Решительно, но и гуманно: сперва даст поспать полчаса; и следит по часам; двадцать пять минут прошло, — нельзя трогать Бобынина; тридцать прошло — нет Бобынина!
Бедный Бобынин, не раз извлеченный, являлся, хотя и не часто: опять извлекаться; большое чело, седина, безобидная кротость больших голубых водянистых глаз, детская очень улыбка — все это внушало мне жалость; как будто бы жест молчаливый явленья его говорил:
— Я… я… я… ничего: я — на все согласен; я — сяду вот тут: буду слушать; но уж не спрашивайте ни о чем меня; и — не гоните!

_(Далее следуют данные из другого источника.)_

===== config.mk =====
export PLATFORM = sky130hd
export DESIGN_NAME = serial_diff_collector
export DESIGN_NICKNAME = d
export VERILOG_FILES = /design/src/rtl/serial_diff_collector.sv
export SDC_FILE = /design/constraint.sdc
export NUM_CORES = 1
export LEC_CHECK = 0
export BUFFER_PORTS_ARGS = -buffer_cell sky130_fd_sc_hd__buf_2
export CAP_MARGIN = 25
export CORE_ASPECT_RATIO = 0.6
export CORE_MARGIN = 2
export CORE_UTILIZATION = 40
export DETAILED_ROUTE_END_ITERATION = 8
export GPL_TIMING_DRIVEN = 0
export MAX_ROUTING_LAYER = met4
export PLACE_DENSITY = 0.63
export SETUP_SLACK_MARGIN = 0.2
export SLEW_MARGIN = 20
export SYNTH_ARGS = -nofsm -noshare
export SYNTH_HDL_FRONTEND = slang
export SYNTH_SLANG_ARGS = --single-unit
export TNS_END_PERCENT = 1

===== constraint.sdc =====
create_clock -name CLK -period 2.7 [get_ports CLK]
set_clock_uncertainty 0.1 [all_clocks]
set_input_delay 0.135 -clock CLK [delete_from_list [all_inputs] [get_ports CLK]]
set_output_delay 0.135 -clock CLK [all_outputs]
set_load 0.01 [all_outputs]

Умер отец; не являлся Бобынин; наткнувшись на статью о египетской математике, после уж я подумал:
— И это Бобынин писал?
— Тот Бобынин?
— Да он… он… он… умница?
Вот что делал наш быт с математиками.
Совсем иным в днях детства и отрочества отпечатлелся мне другой математик, Болеслав Корнелиевич Млодзиевский; почему-то я вижу его в паре с Умовым, — с Умовым, о котором я буду говорить как о своем профессоре; весьма талантливый человек и, как Умов, умница, но с умом, иначе поставленным, Болеслав Корнелиевич занимал меня; его помню: доцентом; потом экстраординарным и ординарным профессором.